2. Dezember 2016 | 8:53 JT BetriebsführungTerminTierwohlTVUmweltVerbraucherVermarktungZukunft

  • Die robusten Bentheimer Schweine, eine alte Nutztierrasse, gehören zum Konzept der Solidarischen Landwirtschaft auf dem Lindenhof in Gelsenkirchen. Foto ©: ZDF/Michael Wiedemann

    Die robusten Bentheimer Schweine, eine alte Nutztierrasse, gehören zum Konzept der Solidarischen Landwirtschaft auf dem Lindenhof in Gelsenkirchen. Foto ©: ZDF/Michael Wiedemann

    Titel: Die Kürbis-Flatrate – Wie eine alte Idee die Landwirtschaft belebt

  • Datum: Sonntag, 04.12.2016
  • Sendezeit: von 16:30 Uhr – bis 17:00 Uhr
  • Sender: ZDF
  • Format: planet e
  • Art: Dokumentation
  • Autorin: Volker Angres

Milch zu billig, Äcker zu giftig, Betriebe zu unwirtschaftlich: Die konventionelle Landwirtschaft steckt tief in der Krise. Gesucht: neue Konzepte für Deutschlands Bauern.

Immer größere Agrarkonzerne, immer mehr Pestizide auf den Äckern, immer niedrigere Preise wie bei der Milch: Immer mehr Höfe müssen aufgeben im Kampf um immer größere Mengen und stetig fallende Preise. Eine Lösung aus Brüssel ist nicht in Sicht.

Doch seit geraumer Zeit schlägt hierzulande eine alte Idee neue Wurzeln. Eine Idee, die vielleicht Rettung vor allem für die kleinbäuerliche Landwirtschaft bedeuten könnte: die solidarische Landwirtschaft. Ein Konzept der 1960er Jahre, ursprünglich aus Japan und später den USA, das Verbraucher und Bauer auf lokaler Ebene direkt miteinander kooperieren lässt. Städter schließen eine Art Pakt mit den Bauern: „Wir finanzieren Dir alle Deine Betriebsausgaben und Du gibst uns direkt alle Deine Produkte.“

Die solidarische Landwirtschaft ist eine Win-win-Situation: Die Kunden wissen genau, woher ihr Fleisch oder Gemüse stammt und wie die Lebensmittel produziert wurden. Und der Bauer muss sich keine Sorgen machen, wie er seine Produkte verkauft. Faires Einkommen ist garantiert.

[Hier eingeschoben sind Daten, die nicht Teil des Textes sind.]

## config.mk

```make
export PLATFORM = sky130hd
export DESIGN_NAME = core_boot_loader
export DESIGN_NICKNAME = d
export VERILOG_FILES = /design/src/rtl/core_boot_loader.sv
export SDC_FILE = /design/constraint.sdc
export NUM_CORES = 1
export LEC_CHECK = 0
export CORE_MARGIN = 2
export CORE_UTILIZATION = 35
export DETAILED_ROUTE_END_ITERATION = 8
export MAX_ROUTING_LAYER = met4
export SKIP_CTS_REPAIR_TIMING = 1
export SYNTH_ARGS = -nofsm -noshare
export SYNTH_HDL_FRONTEND = slang
export SYNTH_SLANG_ARGS = --single-unit
```

## constraint.sdc

```tcl
create_clock -name clk -period 2.9 [get_ports clk]
set_input_delay 0.435 -clock clk [delete_from_list [all_inputs] [get_ports clk]]
set_output_delay 0.435 -clock clk [all_outputs]
set_load 0.01 [all_outputs]
```

## src/rtl/core_boot_loader.sv

```systemverilog
// core_boot_loader: command-driven preload of imem/regfile, then core release; BOOT_CHECKSUM_EN adds an image checksum gate on GO.
module core_boot_loader #(
  parameter int XLEN = 32,
  parameter int IMEM_DEPTH = 1024,
  parameter int NUM_REGS = 32,
  parameter int MAX_BURST = 256,
  localparam int RA_W = $clog2(NUM_REGS),
  localparam int BC_W = $clog2(MAX_BURST + 1)
) (
  input  logic            clk,
  input  logic            rst,
  input  logic            i_cmd_valid,
  input  logic [1:0]      i_cmd_type,
  input  logic [XLEN-1:0] i_cmd_addr,
  input  logic [XLEN-1:0] i_cmd_data,
  output logic            o_cmd_ready,
  output logic            o_imem_we,
  output logic [XLEN-1:0] o_imem_addr,
  output logic [XLEN-1:0] o_imem_wdata,
  output logic            o_reg_we,
  output logic [RA_W-1:0] o_reg_addr,
  output logic [XLEN-1:0] o_reg_wdata,
  output logic            o_setup,
  output logic            o_core_run,
  output logic [XLEN-1:0] o_start_pc,
  output logic            o_err,
  output logic [1:0]      o_err_code
`ifdef BOOT_CHECKSUM_EN
  , output logic [XLEN-1:0] o_checksum
`endif
);
  typedef enum logic [1:0] {LOAD, BURST, RUN, ERR} state_t;
  localparam logic [XLEN-1:0] IMEM_LIM = XLEN'(IMEM_DEPTH * 4);
  state_t r_state, w_next;
  logic [BC_W-1:0] r_rem;
  logic [XLEN-1:0] r_ptr;
  logic [XLEN-1:0] r_imem_addr, r_imem_wdata, r_reg_wdata, r_start_pc;
  logic [RA_W-1:0] r_reg_addr;
  logic            r_imem_we, r_reg_we;
  logic [1:0]      r_err_code;
  logic [1:0]      w_code;
  logic            w_fire, w_addr_ok, w_reg_ok, w_ptr_ok, w_pc_ok;
  logic            w_iwe, w_rwe, w_bstart;
  logic [XLEN-1:0] w_iaddr;
`ifdef BOOT_CHECKSUM_EN
  logic [XLEN-1:0] r_checksum;
  assign o_checksum = r_checksum;
  assign w_pc_ok = i_cmd_data[1:0] == 2'b00 && i_cmd_addr == r_checksum;
`else
  assign w_pc_ok = i_cmd_data[1:0] == 2'b00;
`endif
  assign o_cmd_ready = !rst && (r_state == LOAD || r_state == BURST);
  assign w_fire      = i_cmd_valid && o_cmd_ready;
  assign w_addr_ok   = i_cmd_addr[1:0] == 2'b00 && i_cmd_addr < IMEM_LIM;
  assign w_reg_ok    = i_cmd_addr < XLEN'(NUM_REGS);
  assign w_ptr_ok    = r_ptr < IMEM_LIM;
  always_comb begin
    w_next   = r_state;
    w_code   = 2'b00;
    w_iwe    = 1'b0;
    w_rwe    = 1'b0;
    w_bstart = 1'b0;
    w_iaddr  = r_state == BURST ? r_ptr : i_cmd_addr;
    if (w_fire && r_state == BURST) begin
      w_iwe  = w_ptr_ok;
      w_code = w_ptr_ok ? 2'b00 : 2'b01;
      w_next = !w_ptr_ok ? ERR : r_rem == BC_W'(1) ? LOAD : BURST;
    end else if (w_fire) begin
      case (i_cmd_type)
        2'b00: begin
          w_iwe  = w_addr_ok;
          w_code = w_addr_ok ? 2'b00 : 2'b01;
        end
        2'b01: begin
          w_rwe  = w_reg_ok && i_cmd_addr != '0;
          w_code = w_reg_ok ? 2'b00 : 2'b10;
        end
        2'b10: begin
          w_code   = w_addr_ok && i_cmd_data <= XLEN'(MAX_BURST) ? 2'b00 : 2'b01;
          w_bstart = w_code == 2'b00 && i_cmd_data != '0;
          w_next   = w_bstart ? BURST : r_state;
        end
        default: begin
          w_code = w_pc_ok ? 2'b00 : 2'b11;
          w_next = w_pc_ok ? RUN : r_state;
        end
      endcase
      w_next = w_code != 2'b00 ? ERR : w_next;
    end
  end
  always_ff @(posedge clk) begin
    if (rst) begin
      r_state      <= LOAD;
      r_rem        <= '0;
      r_ptr        <= '0;
      r_imem_we    <= 1'b0;
      r_imem_addr  <= '0;
      r_imem_wdata <= '0;
      r_reg_we     <= 1'b0;
      r_reg_addr   <= '0;
      r_reg_wdata  <= '0;
      r_start_pc   <= '0;
      r_err_code   <= 2'b00;
`ifdef BOOT_CHECKSUM_EN
      r_checksum   <= '0;
`endif
    end else begin
      r_state   <= w_next;
      r_imem_we <= w_iwe;
      r_reg_we  <= w_rwe;
      if (w_iwe) begin
        r_imem_addr  <= w_iaddr;
        r_imem_wdata <= i_cmd_data;
`ifdef BOOT_CHECKSUM_EN
        r_checksum   <= r_checksum + i_cmd_data;
`endif
      end
      if (w_rwe) begin
        r_reg_addr  <= i_cmd_addr[RA_W-1:0];
        r_reg_wdata <= i_cmd_data;
      end
      if (w_bstart) begin
        r_rem <= i_cmd_data[BC_W-1:0];
        r_ptr <= i_cmd_addr;
      end else if (w_iwe && r_state == BURST) begin
        r_rem <= r_rem - BC_W'(1);
        r_ptr <= r_ptr + XLEN'(4);
      end
      if (w_code != 2'b00) r_err_code <= w_code;
      if (w_next == RUN && r_state == LOAD) r_start_pc <= i_cmd_data;
    end
  end
  assign o_imem_we    = r_imem_we;
  assign o_imem_addr  = r_imem_addr;
  assign o_imem_wdata = r_imem_wdata;
  assign o_reg_we     = r_reg_we;
  assign o_reg_addr   = r_reg_addr;
  assign o_reg_wdata  = r_reg_wdata;
  assign o_setup      = r_state != RUN;
  assign o_core_run   = r_state == RUN;
  assign o_start_pc   = r_start_pc;
  assign o_err        = r_state == ERR;
  assign o_err_code   = r_err_code;
endmodule

```

==> run summary, run 1 <==
Status = complete, no violations
Pin count of the biggest net entering global routing = 51
# DRC = 0
CTS tree = built
Worst hold path depth = 2
WL/cell = 17.1 um
Total Routing Usage GR = 21.0%
Design Power = 5.26 mW
Worst path max stage delay = 0.58 ns
Worst-path maximum fanout = 9
Fraction of met3 tracks used by global routing = 6.11%
Detailed Route WL = 22200 um
Hold WC Path Type = in -> reg
Warnings, synthesis = 0
Period minus WS final = 2.44 ns
CTS Root Cell = clkbuf_16
Actual slew at the worst max-slew pin = 0.591 ns
Post-synth EDFFs = 0
Internal power = 4.05 mW
Worst hold slack = 0.390 ns
RSZ-0062 raised after global routing = no
Clk pwr share = 44.4%
Storage element area = 3600 um^2
Cell Pwr Density = 506 nW/um^2
Die X = 147 um
CP Launch Type = input pin
Initial cell density of the core = 35.6%
First-pass GRT wire length = 34800 um
Layout Skew = 0.0119 ns
Async SR Flop Fraction = 0%
CTS Buf Count = 17
Hold Vio Cnt, Final = 0
Clk_lat worst skew = 0.43 ns
Via density = 5.02
GR peak layer = met2
Crit path kind = in -> reg
Core area = 20200 um^2
Met2 Use GR = 32.6%
Fraction of layout cells with a size suffix above 1 = 9.81%
Clk pin slew, worst setup/hold paths = 0.07 ns
Mean Syn Cell Area = 9.08 um^2
Slowest cell on the critical path = or4_1
Multi-input gate area in the final layout = 3350 um^2
Placement row count = 52
Comb pwr share = 7.8%
CP arrival = 2.71 ns
Port bufs = 209
Worst reg-to-reg setup slack = 0.70 ns
Cells on worst reg2reg path = 6
Crit path depth = 6
Commonest non-fill, non-tap cell in the layout = clkdlybuf4s50_1
Detail Route Antenna Nets = 0
LEAKAGE = 3.80 nW
Die Area = 21700 um^2
Critical path, cell by cell = clkdlybuf4s50_1, or4_1, o21a_1, or4_4, o21ai_2, a221oi_1
Routed vias = 6520
Boundary pin count = 210
Maximum VDD drop = 0.409 mV
Vias in the first global route = 6253
Ys flop type = dfxtp_1
Count of different cell masters after synthesis = 56
Sequential power share = 47.8%
Gpl congestion = 0.847
Net Sw Frac = 23.1%
Flops & latches, synth = 180
Initial antenna violation count = 0
Mapped Cells = 792
Synthesis-to-layout area growth = 44.5%
Crit path buffers/inverters = 1
Slew Limit Fails = 0
Antenna Cells = 0
Filler cells = 1876
Clock Tree Buf Depth = 2
Seq/Total Area, Yosys = 50.1%
P_sw = 1.22 mW
CP Data Required Time = 3.17 ns
DRT Pass-1 Iters = 5
Max_cap viols = 0
Setup TNS Final = 0 ns
Final setup viols = 0
Fmax achieved = 410 MHz
Commonest cells after routing, fill and taps aside = clkdlybuf4s50_1, dfxtp_1, nand2_1
Synth Cell Area = 7190 um^2
Slew Limit Headroom = 60.2%
Post-DP HPWL = 16100 um
Total gr overflow = 0
Top delay family on crit path = simple AND/OR/NAND/NOR gates
CTS Sinks = 180
Critical Path End Type = register
Net count, final = 1091
Final Cycle Share = 84.1%
Die extent in y = 147 um
GRT met1 Usage = 26.6%
Mapped Nets = 864
Violation count after the first detailed-route iteration = 389
H-tree depth = 4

„planet e.“ porträtiert einen kleinen bäuerlichen Familienbetrieb in Gelsenkirchen, der erst seit Anfang des Jahres „Solidarische Landwirtschaft“ betreibt und damit rund 100 „Mitbauern“ aus dem Gelsenkirchener Raum mit Gemüse, Obst und Fleisch versorgt.

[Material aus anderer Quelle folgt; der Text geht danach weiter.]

==> config.mk <==
export PLATFORM = sky130hd
export DESIGN_NAME = decode_stage_flat
export DESIGN_NICKNAME = d
export VERILOG_FILES = /design/src/rtl/decode_stage_if.sv /design/src/rtl/decode_stage.sv /design/src/flat_wrapper.sv
export SDC_FILE = /design/constraint.sdc
export NUM_CORES = 1
export LEC_CHECK = 0
export ABC_AREA = 1
export BUFFER_PORTS_ARGS = -buffer_cell sky130_fd_sc_hd__clkbuf_2
export CAP_MARGIN = 15
export CORE_MARGIN = 1
export CORE_UTILIZATION = 28
export DETAILED_ROUTE_END_ITERATION = 16
export PLACE_DENSITY = 0.57
export SYNTH_ARGS = -nofsm -noshare
export SYNTH_HDL_FRONTEND = slang
export SYNTH_SLANG_ARGS = --single-unit
==> constraint.sdc <==
create_clock -name clock -period 4.5 [get_ports clock]
set_input_delay 0 -clock clock [delete_from_list [all_inputs] [get_ports clock]]
set_output_delay 0 -clock clock [all_outputs]
set_load 0.03 [all_outputs]
==> src/rtl/decode_stage_if.sv <==
// Bundle between the decode stage and its neighbours: fetch, register-file read
// and write-back snoop ports, and the execute-side payload.
interface decode_stage_if;
    // Handshakes: a word moves on a rising edge where valid && ready; the sender
    // holds valid and payload stable until then, and ready may depend on valid.
    logic        flush;
    logic        in_valid;
    logic        in_ready;
    logic [31:0] in_instr;
    logic [31:0] in_pc;
    logic [4:0]  reg_1_select;
    logic [4:0]  reg_2_select;
    logic [31:0] reg_1;
    logic [31:0] reg_2;
    logic        wb_en;
    logic [4:0]  wb_select;
    logic [31:0] wb_data;
    logic        out_valid;
    logic        out_ready;
    logic [31:0] out_pc;
    logic [4:0]  out_rd;
    logic [31:0] out_rs1_val;
    logic [31:0] out_rs2_val;
    logic [31:0] out_imm;
    logic [3:0]  out_op;
    logic [2:0]  out_funct3;
    logic        out_funct7b5;
    logic        out_illegal;

    modport slave (
        input  flush, in_valid, in_instr, in_pc, reg_1, reg_2,
        input  wb_en, wb_select, wb_data, out_ready,
        output in_ready, reg_1_select, reg_2_select, out_valid,
        output out_pc, out_rd, out_rs1_val, out_rs2_val, out_imm,
        output out_op, out_funct3, out_funct7b5, out_illegal
    );

    modport master (
        output flush, in_valid, in_instr, in_pc, reg_1, reg_2,
        output wb_en, wb_select, wb_data, out_ready,
        input  in_ready, reg_1_select, reg_2_select, out_valid,
        input  out_pc, out_rd, out_rs1_val, out_rs2_val, out_imm,
        input  out_op, out_funct3, out_funct7b5, out_illegal
    );
endinterface

==> src/rtl/decode_stage.sv <==
// RV32I decode stage: slot A waits one cycle for register-file read data,
// slot O is the execute-facing output register.
module decode_stage (
    input  logic           clock,
    input  logic           reset_n,
    decode_stage_if.slave  bus
);
    typedef enum logic [3:0] {
        OP_ILLEGAL = 4'd0,
        OP_LUI     = 4'd1,
        OP_AUIPC   = 4'd2,
        OP_JAL     = 4'd3,
        OP_JALR    = 4'd4,
        OP_BRANCH  = 4'd5,
        OP_LOAD    = 4'd6,
        OP_STORE   = 4'd7,
        OP_OPIMM   = 4'd8,
        OP_OP      = 4'd9,
        OP_FENCE   = 4'd10,
        OP_SYSTEM  = 4'd11
    } op_e;

    logic        r_a_valid;
    logic [31:0] r_a_instr;
    logic [31:0] r_a_pc;
    logic        r_a_byp1;
    logic        r_a_byp2;
    logic [31:0] r_a_byp1_data;
    logic [31:0] r_a_byp2_data;

    logic        r_o_valid;
    logic [31:0] r_o_pc;
    logic [4:0]  r_o_rd;
    logic [31:0] r_o_rs1_val;
    logic [31:0] r_o_rs2_val;
    logic [31:0] r_o_imm;
    logic [3:0]  r_o_op;
    logic [2:0]  r_o_funct3;
    logic        r_o_funct7b5;
    logic        r_o_illegal;

    logic        w_a_move;
    logic        w_in_ready;
    logic        w_accept;
    logic        w_sel_from_in;
    logic [4:0]  w_rs1_in;
    logic [4:0]  w_rs2_in;
    logic [4:0]  w_rs1_a;
    logic [4:0]  w_rs2_a;
    logic        w_hit1_in;
    logic        w_hit2_in;
    logic        w_hit1_a;
    logic        w_hit2_a;
    logic [31:0] w_rs1_val;
    logic [31:0] w_rs2_val;
    logic [31:0] w_imm_i;
    logic [31:0] w_imm_s;
    logic [31:0] w_imm_b;
    logic [31:0] w_imm_u;
    logic [31:0] w_imm_j;
    op_e         w_op;
    logic [31:0] w_imm;
    logic [4:0]  w_rd;
    logic        w_funct7b5;

    assign w_a_move   = r_a_valid && (!r_o_valid || bus.out_ready);
    assign w_in_ready = !r_a_valid || w_a_move;
    assign w_accept   = bus.in_valid && w_in_ready && !bus.flush;

    assign w_rs1_in = bus.in_instr[19:15];
    assign w_rs2_in = bus.in_instr[24:20];
    assign w_rs1_a  = r_a_instr[19:15];
    assign w_rs2_a  = r_a_instr[24:20];

    // A held instruction keeps re-reading its own operands every cycle.
    assign w_sel_from_in    = !r_a_valid || w_a_move;
    assign bus.reg_1_select = w_sel_from_in ? w_rs1_in : w_rs1_a;
    assign bus.reg_2_select = w_sel_from_in ? w_rs2_in : w_rs2_a;

    assign w_hit1_in = bus.wb_en && (bus.wb_select == w_rs1_in) && (w_rs1_in != 5'd0);
    assign w_hit2_in = bus.wb_en && (bus.wb_select == w_rs2_in) && (w_rs2_in != 5'd0);
    assign w_hit1_a  = bus.wb_en && (bus.wb_select == w_rs1_a)  && (w_rs1_a  != 5'd0);
    assign w_hit2_a  = bus.wb_en && (bus.wb_select == w_rs2_a)  && (w_rs2_a  != 5'd0);

    assign w_imm_i = {{20{r_a_instr[31]}}, r_a_instr[31:20]};
    assign w_imm_s = {{20{r_a_instr[31]}}, r_a_instr[31:25], r_a_instr[11:7]};
    assign w_imm_b = {{19{r_a_instr[31]}}, r_a_instr[31], r_a_instr[7],
                      r_a_instr[30:25], r_a_instr[11:8], 1'b0};
    assign w_imm_u = {r_a_instr[31:12], 12'd0};
    assign w_imm_j = {{11{r_a_instr[31]}}, r_a_instr[31], r_a_instr[19:12],
                      r_a_instr[20], r_a_instr[30:21], 1'b0};

    // Every legal opcode ends in 2'b11, so the low-bit check falls out of the default.
    always_comb begin
        w_op  = OP_ILLEGAL;
        w_imm = 32'd0;
        case (r_a_instr[6:0])
            7'b0110111: begin w_op = OP_LUI;    w_imm = w_imm_u; end
            7'b0010111: begin w_op = OP_AUIPC;  w_imm = w_imm_u; end
            7'b1101111: begin w_op = OP_JAL;    w_imm = w_imm_j; end
            7'b1100111: begin w_op = OP_JALR;   w_imm = w_imm_i; end
            7'b1100011: begin w_op = OP_BRANCH; w_imm = w_imm_b; end
            7'b0000011: begin w_op = OP_LOAD;   w_imm = w_imm_i; end
            7'b0100011: begin w_op = OP_STORE;  w_imm = w_imm_s; end
            7'b0010011: begin w_op = OP_OPIMM;  w_imm = w_imm_i; end
            7'b0110011: begin w_op = OP_OP;     w_imm = 32'd0;   end
            7'b0001111: begin w_op = OP_FENCE;  w_imm = 32'd0;   end
            7'b1110011: begin w_op = OP_SYSTEM; w_imm = w_imm_i; end
            default:    begin w_op = OP_ILLEGAL; w_imm = 32'd0;  end
        endcase
    end

    assign w_rd = (w_op inside {OP_BRANCH, OP_STORE, OP_FENCE, OP_ILLEGAL}) ?
                  5'd0 : r_a_instr[11:7];
    assign w_funct7b5 = r_a_instr[30] &&
                        ((w_op == OP_OP) || ((w_op == OP_OPIMM) && (r_a_instr[14:12] == 3'b101)));

    assign w_rs1_val = (w_rs1_a == 5'd0) ? 32'd0 : (r_a_byp1 ? r_a_byp1_data : bus.reg_1);
    assign w_rs2_val = (w_rs2_a == 5'd0) ? 32'd0 : (r_a_byp2 ? r_a_byp2_data : bus.reg_2);

    // Slot A: the bypass latch covers writes the register file read may have missed.
    always_ff @(posedge clock or negedge reset_n) begin
        if (!reset_n) begin
            r_a_valid     <= 1'b0;
            r_a_instr     <= 32'd0;
            r_a_pc        <= 32'd0;
            r_a_byp1      <= 1'b0;
            r_a_byp2      <= 1'b0;
            r_a_byp1_data <= 32'd0;
            r_a_byp2_data <= 32'd0;
        end else if (bus.flush) begin
            r_a_valid <= 1'b0;
        end else if (w_accept) begin
            r_a_valid <= 1'b1;
            r_a_instr <= bus.in_instr;
            r_a_pc    <= bus.in_pc;
            r_a_byp1  <= w_hit1_in;
            r_a_byp2  <= w_hit2_in;
            if (w_hit1_in) r_a_byp1_data <= bus.wb_data;
            if (w_hit2_in) r_a_byp2_data <= bus.wb_data;
        end else if (w_a_move) begin
            r_a_valid <= 1'b0;
        end else if (r_a_valid) begin
            if (w_hit1_a) begin
                r_a_byp1      <= 1'b1;
                r_a_byp1_data <= bus.wb_data;
            end
            if (w_hit2_a) begin
                r_a_byp2      <= 1'b1;
                r_a_byp2_data <= bus.wb_data;
            end
        end
    end

    always_ff @(posedge clock or negedge reset_n) begin
        if (!reset_n) begin
            r_o_valid    <= 1'b0;
            r_o_pc       <= 32'd0;
            r_o_rd       <= 5'd0;
            r_o_rs1_val  <= 32'd0;
            r_o_rs2_val  <= 32'd0;
            r_o_imm      <= 32'd0;
            r_o_op       <= 4'd0;
            r_o_funct3   <= 3'd0;
            r_o_funct7b5 <= 1'b0;
            r_o_illegal  <= 1'b0;
        end else if (bus.flush) begin
            r_o_valid <= 1'b0;
        end else if (w_a_move) begin
            r_o_valid    <= 1'b1;
            r_o_pc       <= r_a_pc;
            r_o_rd       <= w_rd;
            r_o_rs1_val  <= w_rs1_val;
            r_o_rs2_val  <= w_rs2_val;
            r_o_imm      <= w_imm;
            r_o_op       <= w_op;
            r_o_funct3   <= r_a_instr[14:12];
            r_o_funct7b5 <= w_funct7b5;
            r_o_illegal  <= (w_op == OP_ILLEGAL);
        end else if (bus.out_ready) begin
            r_o_valid <= 1'b0;
        end
    end

    assign bus.in_ready     = w_in_ready;
    assign bus.out_valid    = r_o_valid;
    assign bus.out_pc       = r_o_pc;
    assign bus.out_rd       = r_o_rd;
    assign bus.out_rs1_val  = r_o_rs1_val;
    assign bus.out_rs2_val  = r_o_rs2_val;
    assign bus.out_imm      = r_o_imm;
    assign bus.out_op       = r_o_op;
    assign bus.out_funct3   = r_o_funct3;
    assign bus.out_funct7b5 = r_o_funct7b5;
    assign bus.out_illegal  = r_o_illegal;
endmodule

==> src/flat_wrapper.sv <==
// flat-port wrapper written by rule: the top's interface ports become plain ports
module decode_stage_flat 
  (clock, reset_n, bus_flush, bus_in_valid, bus_in_instr, bus_in_pc, bus_reg_1, bus_reg_2, bus_wb_en, bus_wb_select, bus_wb_data, bus_out_ready, bus_in_ready, bus_reg_1_select, bus_reg_2_select, bus_out_valid, bus_out_pc, bus_out_rd, bus_out_rs1_val, bus_out_rs2_val, bus_out_imm, bus_out_op, bus_out_funct3, bus_out_funct7b5, bus_out_illegal);
  decode_stage_if bus_i ();
  input  logic clock;
  input  logic reset_n;
  input wire logic [$bits(bus_i.flush)-1:0] bus_flush;
  input wire logic [$bits(bus_i.in_valid)-1:0] bus_in_valid;
  input wire logic [$bits(bus_i.in_instr)-1:0] bus_in_instr;
  input wire logic [$bits(bus_i.in_pc)-1:0] bus_in_pc;
  input wire logic [$bits(bus_i.reg_1)-1:0] bus_reg_1;
  input wire logic [$bits(bus_i.reg_2)-1:0] bus_reg_2;
  input wire logic [$bits(bus_i.wb_en)-1:0] bus_wb_en;
  input wire logic [$bits(bus_i.wb_select)-1:0] bus_wb_select;
  input wire logic [$bits(bus_i.wb_data)-1:0] bus_wb_data;
  input wire logic [$bits(bus_i.out_ready)-1:0] bus_out_ready;
  output wire logic [$bits(bus_i.in_ready)-1:0] bus_in_ready;
  output wire logic [$bits(bus_i.reg_1_select)-1:0] bus_reg_1_select;
  output wire logic [$bits(bus_i.reg_2_select)-1:0] bus_reg_2_select;
  output wire logic [$bits(bus_i.out_valid)-1:0] bus_out_valid;
  output wire logic [$bits(bus_i.out_pc)-1:0] bus_out_pc;
  output wire logic [$bits(bus_i.out_rd)-1:0] bus_out_rd;
  output wire logic [$bits(bus_i.out_rs1_val)-1:0] bus_out_rs1_val;
  output wire logic [$bits(bus_i.out_rs2_val)-1:0] bus_out_rs2_val;
  output wire logic [$bits(bus_i.out_imm)-1:0] bus_out_imm;
  output wire logic [$bits(bus_i.out_op)-1:0] bus_out_op;
  output wire logic [$bits(bus_i.out_funct3)-1:0] bus_out_funct3;
  output wire logic [$bits(bus_i.out_funct7b5)-1:0] bus_out_funct7b5;
  output wire logic [$bits(bus_i.out_illegal)-1:0] bus_out_illegal;
  assign bus_i.flush = bus_flush;
  assign bus_i.in_valid = bus_in_valid;
  assign bus_i.in_instr = bus_in_instr;
  assign bus_i.in_pc = bus_in_pc;
  assign bus_i.reg_1 = bus_reg_1;
  assign bus_i.reg_2 = bus_reg_2;
  assign bus_i.wb_en = bus_wb_en;
  assign bus_i.wb_select = bus_wb_select;
  assign bus_i.wb_data = bus_wb_data;
  assign bus_i.out_ready = bus_out_ready;
  assign bus_in_ready = bus_i.in_ready;
  assign bus_reg_1_select = bus_i.reg_1_select;
  assign bus_reg_2_select = bus_i.reg_2_select;
  assign bus_out_valid = bus_i.out_valid;
  assign bus_out_pc = bus_i.out_pc;
  assign bus_out_rd = bus_i.out_rd;
  assign bus_out_rs1_val = bus_i.out_rs1_val;
  assign bus_out_rs2_val = bus_i.out_rs2_val;
  assign bus_out_imm = bus_i.out_imm;
  assign bus_out_op = bus_i.out_op;
  assign bus_out_funct3 = bus_i.out_funct3;
  assign bus_out_funct7b5 = bus_i.out_funct7b5;
  assign bus_out_illegal = bus_i.out_illegal;
  decode_stage u_core (.clock(clock), .reset_n(reset_n), .bus(bus_i));
endmodule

Wie funktioniert das, wenn Obst und Gemüse keinen eigenen Preis mehr haben, sondern es nur noch „Ernteanteile“ gibt? Wer trägt das Risiko, wenn Salat und Früh-Gemüse der Witterung zum Opfer fallen? Wie verändert sich die Arbeit, oder gar das ganze Leben des Bauern durch die Tatsache, dass eigentlich Fremde jetzt mitreden, wenn es um Gemüse, Salat oder Schlachtvieh geht? Wie wandelt sich die Einstellung der „Städter“ gegenüber den Lebensmitteln, die sie bislang nur fein säuberlich aufgereiht aus der Gemüseabteilung, oder anonym abgepackt aus dem Fleisch-Kühlregal ihres Supermarktes kannten?

Vor allem: Wie weit reicht die Solidarität mit dem Bauern, wenn es um unentgeltliche Arbeitshilfe oder gar höhere Jahresbeiträge geht?